Is there any way we could contribute to achieve this goal? As far as I know the code is not open source (yet).

Regards

Johannes

Screenshot how the aforementioned API url was created:

Image 24

Avatar
Magnus
Quote from johannes

Thanks for all the work you are doing to maintain this service!

We ran into the same issue, especially with the boundaries in Germany and Poland. In the further processing, we use the parents part of the data quite heavily so unfortunately, we can't just download more data and our problem would be solved. Currently the download selection for Germany, admin level 2 to 8 gives us this URL: https://osm-boundaries.com/Download/Submit?apiKey=…&db=osm20230904&osmIds=-51477&recursive&minAdminLevel=2&maxAdminLevel=8&format=GeoJSON&srid=4326. This still gives us recursively only all boundaries that are (in the tree) within Germany (not land mass relation). Which means we only get 562 features instead of the 12532 features we got in the April database.

For us it would be very helpful if there would be a version that only considers boundary=administrative features in OSM, as already suggested in the thread earlier. If understand it correctly it would solve all our issues as we only use these boundaries in the later processing anyway.


Is there any way we could contribute to achieve this goal? As far as I know the code is not open source (yet).

Regards

Johannes

Screenshot how the aforementioned API url was created:

Image 24

No the code is closed source, and for now it will be kept like that. Therefore there aren't any real ways to contribute vs this.

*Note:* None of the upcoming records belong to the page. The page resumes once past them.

==> src/rtl/scan_code_queue.sv <==
module scan_code_queue
  import scanq_pkg::*;
#(
  parameter int DATA_W = 8,
  parameter int REG_SLOTS = 16,
  parameter logic [DATA_W-1:0] OVR_CODE = '1,
  localparam int TOTAL = REG_SLOTS + 1,
  localparam int CNT_W = $clog2(TOTAL + 1)
) (
  input  logic              clk,
  input  logic              rstN,
  input  logic              pushReq,
  input  logic [DATA_W-1:0] pushByte,
  input  logic              popReq,
  output logic [DATA_W-1:0] headByte,
  output logic              notEmpty,
  output logic [CNT_W-1:0]  fillLevel,
  output logic              overrunActive
);
  scanq_strobe_t    strobes;
  logic [CNT_W-1:0] wrIdx;

  scanq_ctrl #(.REG_SLOTS(REG_SLOTS)) uCtrl (
    .clk(clk), .rstN(rstN), .pushReq(pushReq), .popReq(popReq),
    .strobes(strobes), .wrIdx(wrIdx), .countQ(fillLevel)
  );

  scanq_store #(.DATA_W(DATA_W), .REG_SLOTS(REG_SLOTS), .OVR_CODE(OVR_CODE)) uStore (
    .clk(clk), .rstN(rstN), .strobes(strobes), .wrIdx(wrIdx),
    .pushByte(pushByte), .headByte(headByte)
  );

  assign notEmpty      = (fillLevel != '0);
  assign overrunActive = (fillLevel == CNT_W'(TOTAL));

  // popping the only entry empties the queue
  a_r6_last_pop: assert property (@(posedge clk) disable iff (!rstN)
    (fillLevel == CNT_W'(1) && popReq && !pushReq) |=> !notEmpty);
  // a push below the marker level stores the supplied byte at an empty head
  a_r2_first_push: assert property (@(posedge clk) disable iff (!rstN)
    (fillLevel == '0 && pushReq) |=> headByte == $past(pushByte));
endmodule
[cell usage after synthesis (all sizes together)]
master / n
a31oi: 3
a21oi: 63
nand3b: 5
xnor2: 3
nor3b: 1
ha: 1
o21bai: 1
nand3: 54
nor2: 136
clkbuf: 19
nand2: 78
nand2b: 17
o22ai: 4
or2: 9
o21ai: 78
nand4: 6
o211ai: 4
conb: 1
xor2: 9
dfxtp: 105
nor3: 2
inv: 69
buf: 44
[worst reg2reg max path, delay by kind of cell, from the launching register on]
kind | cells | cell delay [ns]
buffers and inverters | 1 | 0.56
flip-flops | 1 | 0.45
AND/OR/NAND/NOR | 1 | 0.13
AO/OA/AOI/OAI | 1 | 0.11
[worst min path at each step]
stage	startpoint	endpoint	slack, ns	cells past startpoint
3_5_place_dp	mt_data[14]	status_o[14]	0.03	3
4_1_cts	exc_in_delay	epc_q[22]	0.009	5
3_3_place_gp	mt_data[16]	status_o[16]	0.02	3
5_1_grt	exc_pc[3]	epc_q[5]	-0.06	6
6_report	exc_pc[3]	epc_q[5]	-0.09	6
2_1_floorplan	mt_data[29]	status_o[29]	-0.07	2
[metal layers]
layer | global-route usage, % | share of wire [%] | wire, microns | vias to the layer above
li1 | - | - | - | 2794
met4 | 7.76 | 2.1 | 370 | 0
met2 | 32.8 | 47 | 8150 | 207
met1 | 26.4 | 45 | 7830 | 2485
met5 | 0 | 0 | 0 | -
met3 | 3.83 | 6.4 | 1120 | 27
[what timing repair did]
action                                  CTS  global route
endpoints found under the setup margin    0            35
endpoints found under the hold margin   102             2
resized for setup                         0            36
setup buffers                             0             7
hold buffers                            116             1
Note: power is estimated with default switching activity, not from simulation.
--- config.mk ---
export PLATFORM = sky130hd
export DESIGN_NAME = core_step_ctrl
export DESIGN_NICKNAME = d
export VERILOG_FILES = /design/src/rtl/core_step_pkg.sv /design/src/rtl/core_step_walk.sv /design/src/rtl/core_step_pc.sv /design/src/rtl/core_step_stall.sv /design/src/rtl/core_step_ctrl.sv
export SDC_FILE = /design/constraint.sdc
export NUM_CORES = 1
export LEC_CHECK = 0
export BUFFER_PORTS_ARGS = -buffer_cell sky130_fd_sc_hd__buf_2
export CORE_ASPECT_RATIO = 1.75
export CORE_MARGIN = 2
export CORE_UTILIZATION = 52
export CTS_CLUSTER_DIAMETER = 30
export DETAILED_ROUTE_END_ITERATION = 16
export PLACE_DENSITY = 0.78
export SETUP_SLACK_MARGIN = 0.05
export SYNTH_ARGS = -nofsm -noshare
export SYNTH_HDL_FRONTEND = slang
export SYNTH_SLANG_ARGS = --single-unit
export TNS_END_PERCENT = 5
--- constraint.sdc ---
create_clock -name clk -period 4.5 [get_ports clk]
set_input_delay 0.45 -clock clk [delete_from_list [all_inputs] [get_ports clk]]
set_output_delay 0.45 -clock clk [all_outputs]
set_load 0.03 [all_outputs]
--- src/rtl/isr_pkg.sv ---
package isr_pkg;
  localparam int WORD_W = 64;
  localparam int BUS_ADDR_W = 32;
  localparam int DATA_W = 16;
  localparam logic [WORD_W-1:0] IND_FIELD_MASK = 64'h001F_FFFF_0000_0000;
  localparam logic [WORD_W-1:0] READ_FLAG = 64'h8000_0000_0000_0000;
  localparam int DONE_BIT = 31;
  localparam int ERR_HI = 30;
  localparam int ERR_LO = 28;

  typedef enum logic [1:0] {
    RES_OK = 2'd0, RES_BUSERR = 2'd1, RES_TIMEOUT = 2'd2, RES_XPORT = 2'd3
  } resCode_t;

  typedef enum logic [1:0] {
    ST_IDLE, ST_WRITE, ST_POLL, ST_GAP
  } seqState_t;

  typedef struct packed {
    logic captureAddr;
    logic clearData;
    logic loadData;
  } dpCtrl_t;
endpackage

--- src/rtl/isr_datapath.sv ---
module isr_datapath
  import isr_pkg::*;
(
  input  logic                  clk,
  input  logic                  rstN,
  input  dpCtrl_t               ctrl,
  input  logic [WORD_W-1:0]     transAddr,
  input  logic [WORD_W-1:0]     busRdata,
  output logic [BUS_ADDR_W-1:0] busAddr,
  output logic [WORD_W-1:0]     busWdata,
  output logic                  stDone,
  output logic                  stErr,
  output logic [DATA_W-1:0]     rdData
);
  logic [WORD_W-1:0] addrQ;
  logic [DATA_W-1:0] dataQ;

  always_ff @(posedge clk or negedge rstN) begin
    if (!rstN) begin
      addrQ <= '0;
      dataQ <= '0;
    end else begin
      if (ctrl.captureAddr) addrQ <= transAddr;
      if (ctrl.clearData) dataQ <= '0;
      else if (ctrl.loadData) dataQ <= busRdata[DATA_W-1:0];
    end
  end

  always_comb begin
    busAddr  = {1'b0, addrQ[BUS_ADDR_W-2:0]};
    busWdata = (addrQ & IND_FIELD_MASK) | READ_FLAG;
    stDone   = busRdata[DONE_BIT];
    stErr    = |busRdata[ERR_HI:ERR_LO];
    rdData   = dataQ;
  end
endmodule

It may sound like a small task, but it's a bit of a fundamental change to provide alternative tree views. One could wish that we had the idea from the beginning, then it would be easier now. It is planned though, but haven't had any time-frame at all. Now with this issue there is at least reason to prioritize it more. But I still wouldn't expect it to happen this year. As mentioned earlier, this site is a loss from an economical perspective and it's therefore very hard for us to prioritize it before other tasks that we have.